Sul comunicato stampa si legge: “Ciò che Victor Man percepisce è in costante trasformazione e dà vita ad un universo infinitamente esplorabile, dove dipinti e installazioni si originano vicendevolmente attraverso forme, livelli di percezione e chiavi di comprensione differenti.” Credo di essermi persa qualcosa, dovendo vedere molte gallerie in poco tempo ho portato con me un quadernetto dove segnarmi subito le impressioni e non perderle o mischiarle durante la giornata. Nella pagina relativa a Zero… ho scritto solo queste tre parole: vai a capirla. Nei grandi spazi abbandonati e ruvidi della galleria ho osservato opere perse nel nulla senza che mi arrivasse nessuna chiave di lettura, figurarsi più d’una… Di solito in queste situazioni si dice che ci si trova di fronte o a un genio oppure a un pazzo, se qualcuno mi può illuminare sarò più che felice di ascoltare, nel frattempo non riesco a dare un giudizio.
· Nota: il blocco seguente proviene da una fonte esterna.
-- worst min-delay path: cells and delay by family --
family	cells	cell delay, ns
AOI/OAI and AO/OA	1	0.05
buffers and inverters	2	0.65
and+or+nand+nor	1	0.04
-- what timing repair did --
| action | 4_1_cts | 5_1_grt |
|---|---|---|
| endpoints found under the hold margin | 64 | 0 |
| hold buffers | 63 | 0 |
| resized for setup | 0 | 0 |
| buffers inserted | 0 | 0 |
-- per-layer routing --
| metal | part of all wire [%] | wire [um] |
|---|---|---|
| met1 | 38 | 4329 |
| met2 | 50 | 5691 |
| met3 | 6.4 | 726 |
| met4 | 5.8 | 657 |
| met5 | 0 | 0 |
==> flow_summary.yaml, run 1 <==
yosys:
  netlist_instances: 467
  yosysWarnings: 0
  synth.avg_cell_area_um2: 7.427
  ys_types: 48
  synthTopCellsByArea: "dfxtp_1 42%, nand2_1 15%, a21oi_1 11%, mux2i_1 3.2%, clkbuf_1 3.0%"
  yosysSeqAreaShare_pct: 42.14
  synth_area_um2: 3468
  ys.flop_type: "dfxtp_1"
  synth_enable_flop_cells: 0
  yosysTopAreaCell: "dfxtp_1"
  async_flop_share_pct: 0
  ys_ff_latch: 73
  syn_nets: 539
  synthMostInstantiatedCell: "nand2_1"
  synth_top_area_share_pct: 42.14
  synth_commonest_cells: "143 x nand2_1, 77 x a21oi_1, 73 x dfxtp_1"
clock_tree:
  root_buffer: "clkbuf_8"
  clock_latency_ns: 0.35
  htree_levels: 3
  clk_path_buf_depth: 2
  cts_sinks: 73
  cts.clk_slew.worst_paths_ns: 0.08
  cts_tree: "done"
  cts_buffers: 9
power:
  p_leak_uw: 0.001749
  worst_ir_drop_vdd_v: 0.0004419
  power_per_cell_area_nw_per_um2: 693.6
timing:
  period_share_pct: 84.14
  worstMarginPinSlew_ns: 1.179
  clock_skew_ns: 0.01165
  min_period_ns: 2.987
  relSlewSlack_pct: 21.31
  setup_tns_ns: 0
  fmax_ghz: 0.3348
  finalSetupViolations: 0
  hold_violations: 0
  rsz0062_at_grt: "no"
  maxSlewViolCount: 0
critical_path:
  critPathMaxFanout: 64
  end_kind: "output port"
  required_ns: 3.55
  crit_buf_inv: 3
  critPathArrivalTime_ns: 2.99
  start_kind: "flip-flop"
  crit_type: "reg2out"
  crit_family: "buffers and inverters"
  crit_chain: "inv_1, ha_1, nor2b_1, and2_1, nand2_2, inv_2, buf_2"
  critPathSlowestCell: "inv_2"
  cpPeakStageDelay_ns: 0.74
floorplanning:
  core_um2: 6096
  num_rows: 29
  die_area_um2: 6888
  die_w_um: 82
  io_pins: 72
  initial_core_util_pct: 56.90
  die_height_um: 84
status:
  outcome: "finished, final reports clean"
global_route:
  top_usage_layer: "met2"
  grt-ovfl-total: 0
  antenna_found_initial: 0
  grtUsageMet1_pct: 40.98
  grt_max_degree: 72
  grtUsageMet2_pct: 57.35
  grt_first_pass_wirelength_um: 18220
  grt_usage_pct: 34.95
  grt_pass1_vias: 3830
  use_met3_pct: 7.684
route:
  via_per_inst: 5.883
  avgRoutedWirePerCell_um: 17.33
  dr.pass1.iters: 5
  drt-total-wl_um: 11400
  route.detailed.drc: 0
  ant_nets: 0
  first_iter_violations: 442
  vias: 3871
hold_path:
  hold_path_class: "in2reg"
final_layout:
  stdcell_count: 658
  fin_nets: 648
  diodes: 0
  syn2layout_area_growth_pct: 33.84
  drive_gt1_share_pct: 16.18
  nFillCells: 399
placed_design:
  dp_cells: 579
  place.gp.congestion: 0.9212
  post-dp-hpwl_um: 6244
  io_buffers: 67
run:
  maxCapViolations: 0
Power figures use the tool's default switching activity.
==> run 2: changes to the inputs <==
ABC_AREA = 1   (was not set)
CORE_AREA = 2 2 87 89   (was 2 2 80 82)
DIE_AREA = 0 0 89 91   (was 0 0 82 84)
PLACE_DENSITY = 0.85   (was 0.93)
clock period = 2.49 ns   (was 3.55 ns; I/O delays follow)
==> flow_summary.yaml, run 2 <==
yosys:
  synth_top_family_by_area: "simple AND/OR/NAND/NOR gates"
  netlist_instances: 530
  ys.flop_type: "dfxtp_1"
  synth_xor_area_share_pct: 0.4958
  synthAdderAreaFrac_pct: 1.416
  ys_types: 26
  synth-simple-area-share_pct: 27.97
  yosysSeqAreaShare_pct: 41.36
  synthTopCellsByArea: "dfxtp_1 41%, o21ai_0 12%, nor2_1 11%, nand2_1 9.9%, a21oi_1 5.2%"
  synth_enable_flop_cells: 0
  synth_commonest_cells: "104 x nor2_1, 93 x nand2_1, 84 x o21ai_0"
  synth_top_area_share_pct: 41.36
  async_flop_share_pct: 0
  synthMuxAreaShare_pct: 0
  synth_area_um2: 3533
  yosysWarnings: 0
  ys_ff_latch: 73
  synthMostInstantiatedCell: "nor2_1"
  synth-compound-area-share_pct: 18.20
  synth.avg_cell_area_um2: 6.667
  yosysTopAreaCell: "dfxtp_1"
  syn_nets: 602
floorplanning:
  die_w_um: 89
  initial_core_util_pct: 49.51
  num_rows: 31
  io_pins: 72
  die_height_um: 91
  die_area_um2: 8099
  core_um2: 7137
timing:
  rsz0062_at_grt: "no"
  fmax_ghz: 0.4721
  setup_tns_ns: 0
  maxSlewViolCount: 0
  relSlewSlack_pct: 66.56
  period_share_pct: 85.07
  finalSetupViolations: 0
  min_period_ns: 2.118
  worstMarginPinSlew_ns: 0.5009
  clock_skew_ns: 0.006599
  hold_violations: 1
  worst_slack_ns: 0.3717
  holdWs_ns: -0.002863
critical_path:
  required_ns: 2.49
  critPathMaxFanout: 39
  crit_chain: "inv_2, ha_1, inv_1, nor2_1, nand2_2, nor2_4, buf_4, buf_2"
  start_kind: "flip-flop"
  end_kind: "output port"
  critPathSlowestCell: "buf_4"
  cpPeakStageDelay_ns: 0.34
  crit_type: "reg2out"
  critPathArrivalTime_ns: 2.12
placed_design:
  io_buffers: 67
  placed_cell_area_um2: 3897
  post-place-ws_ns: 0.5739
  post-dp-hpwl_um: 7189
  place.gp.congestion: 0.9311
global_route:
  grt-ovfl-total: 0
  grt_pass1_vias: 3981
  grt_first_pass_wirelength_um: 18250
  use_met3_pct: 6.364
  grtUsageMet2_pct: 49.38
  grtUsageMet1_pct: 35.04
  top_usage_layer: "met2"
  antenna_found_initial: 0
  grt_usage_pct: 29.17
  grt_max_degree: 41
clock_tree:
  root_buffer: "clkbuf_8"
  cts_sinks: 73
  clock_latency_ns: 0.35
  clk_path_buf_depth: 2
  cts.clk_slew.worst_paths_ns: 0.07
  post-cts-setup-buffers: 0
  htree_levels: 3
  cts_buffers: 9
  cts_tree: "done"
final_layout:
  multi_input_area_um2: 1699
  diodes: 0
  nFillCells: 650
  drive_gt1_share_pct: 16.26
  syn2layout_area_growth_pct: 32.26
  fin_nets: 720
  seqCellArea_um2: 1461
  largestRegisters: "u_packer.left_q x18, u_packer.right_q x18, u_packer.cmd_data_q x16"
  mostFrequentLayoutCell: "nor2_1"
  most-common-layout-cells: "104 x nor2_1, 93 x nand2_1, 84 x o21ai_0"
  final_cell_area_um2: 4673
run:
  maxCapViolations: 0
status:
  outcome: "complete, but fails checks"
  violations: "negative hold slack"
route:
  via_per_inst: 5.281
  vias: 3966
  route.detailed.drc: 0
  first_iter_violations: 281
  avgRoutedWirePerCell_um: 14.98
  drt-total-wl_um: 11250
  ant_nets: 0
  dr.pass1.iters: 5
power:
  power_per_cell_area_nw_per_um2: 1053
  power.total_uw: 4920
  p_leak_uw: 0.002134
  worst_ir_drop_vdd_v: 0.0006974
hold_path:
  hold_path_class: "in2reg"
===== src/rtl/hbf_strobe_sync.sv =====
module hbf_strobe_sync #(
    parameter int WIDTH  = 2,
    parameter int STAGES = 2
) (
    input  logic             clk,
    input  logic             rst,
    input  logic [WIDTH-1:0] d,
    output logic [WIDTH-1:0] q
);
    localparam int LAST = STAGES - 1;

    for (genvar b = 0; b < WIDTH; b++) begin : g_bit
        logic [STAGES-1:0] pipe;
        always_ff @(posedge clk) begin
            if (rst) pipe <= '0;
            else     pipe <= {pipe[STAGES-2:0], d[b]};
        end
        assign q[b] = pipe[LAST];
    end
endmodule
The Flat – Massimo Carasi – An intelligent design | Paolo Cavinato – The limbo collection | group show- VOTO 8

Da The Flat c’è di bello che hanno due spazi separati e quindi ad ogni giro di boa propongono un progetto nuovo, o nuovissimo, come in questo caso, ed una collettiva in cui vengono esposti più o meno tutti gli artisti della galleria. The limbo collection quindi è un insieme di opere opposte che si attraggono, di indefiniti dai contorni chiari, di pezzi di storie una dentro l’altra. Così chi è assiduo frequentatore ritrova le opere già viste, ma cambiando prospettiva, mentre chi è nuovo può scovare diversi spunti e, perché no, motivi per ritornare.

Al piano superiore invece la stagione apre con un nuovo artista. Le opere esposte non sono molte perché hanno bisogno di un respiro largo, sono lavori spaziali, geometrici e misurati. La grande scultura centrale “Annunciazione” è il punto di partenza per un percorso intimo e personale verso un assoluto inespresso. È un gioco di spazi e di vuoti, soprattutto di vuoti. È un quaderno bianco con le parole scritte con l’inchiostro simpatico. Una mostra non leggera nei contenuti, ma che riesce a togliere dalle spalle dello spettatore il peso della ricerca, Cavinato trasforma la tensione in traccia, in immagine sospesa tra la bi- e la tri- dimensione, sta a noi trovare il giusto punto di fuga.